Comment 7 for bug 788590

Revision history for this message
Matt Giuca (mgiuca) wrote :

Sorry I didn't reply to this until now.

Transactions *are* *the* (only) way to work around issues where race conditions are causing things to go wrong where they would be fine if executed in sequence. Any time you see a pattern like this:
1. Check if X exists,
2. If not, create X and write it to the datastore.

you know you need transactions, because otherwise, the following situation can always arise:

1. Thread 1 checks if X exists -- it does not,
2. Thread 2 checks if X exists -- it does not,
3. Thread 1 creates a new object X, and writes it to the datastore,
4. Thread 2 creates a new object X, and writes it to the datastore.

This results in duplicate objects called X. No amount of clever code can prevent this from happening, because any two lines of code you write can have another thread come along and do something in the middle. Only transactions, being a database primitive, can prevent this.

> Isn't transactions used in cases such as u want multiple operations
> happening OR none at all.
> This means, that if u have five operations you want happening and and the
> third fails, the transaction would roll back the first succeeded operations
> and throw and error.

Yes, that's what a transaction does. But having multiple operations succeed or fail together is exactly the property that we are interested in here. The way to do the above operation correctly, in a transaction is:

1. Begin a transaction,
2. Check if X exists,
3. If not, create X and write it to the datastore.
4. Commit the transaction.

This transaction has two operations (check and create), and either both of them will succeed, or none of them will (and we will have a ConcurrentModificationException). Now the above sequence looks like this:

1. Thread 1 begins a transaction,
2. Thread 1 checks if X exists -- it does not,
3. Thread 2 begins a transaction,
4. Thread 2 checks if X exists -- it does not,
5. Thread 1 creates a new object X, and writes it to the datastore,
6. Thread 2 creates a new object X, and writes it to the datastore,
7. Thread 1 commits the transaction, and succeeds,
8. Thread 2 commits the transaction and fails with a ConcurrentModificationException.

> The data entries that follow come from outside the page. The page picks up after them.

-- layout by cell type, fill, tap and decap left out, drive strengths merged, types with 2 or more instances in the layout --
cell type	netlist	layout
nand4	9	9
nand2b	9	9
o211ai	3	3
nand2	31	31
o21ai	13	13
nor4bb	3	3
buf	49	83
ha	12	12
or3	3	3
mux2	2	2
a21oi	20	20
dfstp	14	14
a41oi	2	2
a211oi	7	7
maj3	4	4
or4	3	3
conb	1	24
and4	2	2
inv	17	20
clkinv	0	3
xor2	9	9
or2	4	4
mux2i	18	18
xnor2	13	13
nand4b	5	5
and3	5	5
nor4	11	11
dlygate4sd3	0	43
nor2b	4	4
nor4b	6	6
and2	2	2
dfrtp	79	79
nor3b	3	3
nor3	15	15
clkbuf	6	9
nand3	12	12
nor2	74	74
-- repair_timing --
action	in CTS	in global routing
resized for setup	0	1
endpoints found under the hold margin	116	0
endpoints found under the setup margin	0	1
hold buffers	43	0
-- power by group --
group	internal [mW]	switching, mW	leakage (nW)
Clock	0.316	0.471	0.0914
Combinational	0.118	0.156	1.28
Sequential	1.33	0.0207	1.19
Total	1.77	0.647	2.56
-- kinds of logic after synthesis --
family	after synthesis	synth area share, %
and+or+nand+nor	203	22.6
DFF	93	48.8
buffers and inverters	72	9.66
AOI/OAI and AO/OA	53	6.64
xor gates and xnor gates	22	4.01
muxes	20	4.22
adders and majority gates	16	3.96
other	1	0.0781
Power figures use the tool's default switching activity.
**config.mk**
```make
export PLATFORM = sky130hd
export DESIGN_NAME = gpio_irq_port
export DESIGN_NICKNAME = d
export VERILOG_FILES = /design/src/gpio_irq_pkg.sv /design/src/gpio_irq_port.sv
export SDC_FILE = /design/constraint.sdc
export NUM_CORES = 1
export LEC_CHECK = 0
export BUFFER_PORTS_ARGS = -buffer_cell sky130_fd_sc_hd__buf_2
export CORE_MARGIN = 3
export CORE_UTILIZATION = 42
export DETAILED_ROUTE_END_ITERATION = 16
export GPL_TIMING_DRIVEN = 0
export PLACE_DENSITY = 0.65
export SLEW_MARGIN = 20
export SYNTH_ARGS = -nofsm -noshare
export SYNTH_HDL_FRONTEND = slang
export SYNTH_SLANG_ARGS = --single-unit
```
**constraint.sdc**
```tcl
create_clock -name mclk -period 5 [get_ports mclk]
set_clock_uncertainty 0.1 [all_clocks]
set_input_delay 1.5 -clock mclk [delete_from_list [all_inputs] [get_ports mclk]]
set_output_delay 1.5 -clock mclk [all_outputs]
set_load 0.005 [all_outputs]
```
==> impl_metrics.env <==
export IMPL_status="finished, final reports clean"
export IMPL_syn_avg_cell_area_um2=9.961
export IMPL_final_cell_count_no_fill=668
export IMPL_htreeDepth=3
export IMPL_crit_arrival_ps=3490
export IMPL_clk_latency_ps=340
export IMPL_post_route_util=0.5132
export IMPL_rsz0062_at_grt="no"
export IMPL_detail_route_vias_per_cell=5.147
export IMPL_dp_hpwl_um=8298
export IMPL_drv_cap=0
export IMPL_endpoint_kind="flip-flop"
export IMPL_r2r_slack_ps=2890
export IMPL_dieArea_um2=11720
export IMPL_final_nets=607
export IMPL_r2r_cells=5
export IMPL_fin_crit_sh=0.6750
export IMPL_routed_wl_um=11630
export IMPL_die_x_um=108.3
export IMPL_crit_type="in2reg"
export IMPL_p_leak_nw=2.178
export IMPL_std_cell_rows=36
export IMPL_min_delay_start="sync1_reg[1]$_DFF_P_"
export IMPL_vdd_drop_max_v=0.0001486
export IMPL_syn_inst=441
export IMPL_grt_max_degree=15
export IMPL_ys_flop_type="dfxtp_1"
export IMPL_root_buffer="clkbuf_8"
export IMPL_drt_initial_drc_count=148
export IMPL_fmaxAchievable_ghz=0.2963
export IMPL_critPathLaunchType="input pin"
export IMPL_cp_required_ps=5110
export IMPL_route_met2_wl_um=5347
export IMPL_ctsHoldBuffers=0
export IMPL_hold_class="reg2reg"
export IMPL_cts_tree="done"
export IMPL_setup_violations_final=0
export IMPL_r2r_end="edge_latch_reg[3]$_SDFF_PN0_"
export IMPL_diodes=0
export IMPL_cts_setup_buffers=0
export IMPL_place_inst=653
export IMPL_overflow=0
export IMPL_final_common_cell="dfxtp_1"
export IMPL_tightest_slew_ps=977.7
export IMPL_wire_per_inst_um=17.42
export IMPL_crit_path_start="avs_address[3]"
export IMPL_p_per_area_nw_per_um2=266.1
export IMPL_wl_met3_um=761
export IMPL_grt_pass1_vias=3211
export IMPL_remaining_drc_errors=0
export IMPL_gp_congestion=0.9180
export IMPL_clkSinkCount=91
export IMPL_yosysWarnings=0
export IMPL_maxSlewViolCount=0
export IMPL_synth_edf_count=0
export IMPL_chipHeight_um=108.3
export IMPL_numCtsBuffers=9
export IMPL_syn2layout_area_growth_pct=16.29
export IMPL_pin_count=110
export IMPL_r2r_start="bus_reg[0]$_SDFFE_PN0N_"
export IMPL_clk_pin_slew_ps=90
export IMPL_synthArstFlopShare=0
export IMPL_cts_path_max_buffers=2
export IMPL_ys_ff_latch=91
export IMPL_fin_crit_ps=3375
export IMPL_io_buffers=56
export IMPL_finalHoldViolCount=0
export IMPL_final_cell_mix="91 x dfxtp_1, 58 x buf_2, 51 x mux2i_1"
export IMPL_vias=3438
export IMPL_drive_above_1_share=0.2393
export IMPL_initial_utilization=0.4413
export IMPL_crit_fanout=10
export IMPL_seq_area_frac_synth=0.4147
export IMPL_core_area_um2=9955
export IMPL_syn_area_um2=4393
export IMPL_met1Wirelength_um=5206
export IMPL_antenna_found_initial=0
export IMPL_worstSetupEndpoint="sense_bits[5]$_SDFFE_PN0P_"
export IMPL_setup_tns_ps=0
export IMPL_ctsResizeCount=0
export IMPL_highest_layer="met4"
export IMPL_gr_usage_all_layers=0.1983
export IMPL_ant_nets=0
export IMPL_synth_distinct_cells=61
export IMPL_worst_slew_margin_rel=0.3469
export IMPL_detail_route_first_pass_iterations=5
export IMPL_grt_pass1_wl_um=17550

Now this was bad for thread 2 (the user will see an error and may have to refresh). But importantly, the database integrity is intact. We usually don't want to expose the user to that error, so the last thing we can do in the transaction is catch that exception, and then retry the whole transaction. We repeat it a certain number of times (say, 3), and this is usually enough. In that case, after step 8 there, we will have Thread 2 go and do the whole process again, but this time succeed. If we retry 3 times and still can't do it, we show the user the exception and accept that this will happen very rarely. It is OK for the user to see the occasional Internal Server Error, but it is not OK to put the datastore into an inconsistent state.

So, that's what we *should* be doing basically everywhere in the program. Unfortunately, as Scott found out, App Engine transactions are quite limited and often don't work. I've been (coincidentally, on another project) learning a lot about App Engine transactions this weekend. I still haven't quite gotten my head around the rules, but they have a thing called an "entity group", which we aren't using at the moment. You can only typically apply transactions to entities which are in an entity group. So we won't be able to easily integrate transactions into MUGLE. It would likely require a datastore redesign, which is a major thing, especially now that we have launched (though not impossible).

Having said that, there is another, less correct but better than what we have now, way of working around it. If you make an object's primary key include everything that uniquely identifies that object, then by definition, you can't have duplicates. For example, if the UGP key was actually a string concatenating "userid:gameid", then it would be architecturally impossible to have two UGPs for the same user/game combination. That doesn't make it right however. Without transactions, this could still be possible.

1. Thread 1 checks if X exists -- it does not,
2. Thread 2 checks if X exists -- it does not,
3. Thread 1 creates a new object X, setting property foo and writing it to the datastore,
4. Thread 2 creates a new object X, setting property bar and writing it to the datastore.

At the end, there are no duplicate Xs, but there is still a problem: the property "foo" is missing. What *should* have happened, if the threads executed in sequence, was that Thread 2 picked up the existing X (with "foo" set), and wrote "bar". However, because Thread 2 didn't realise it existed, it overwrote it with a new object that did not contain "foo". Transactions are the only way to fix this.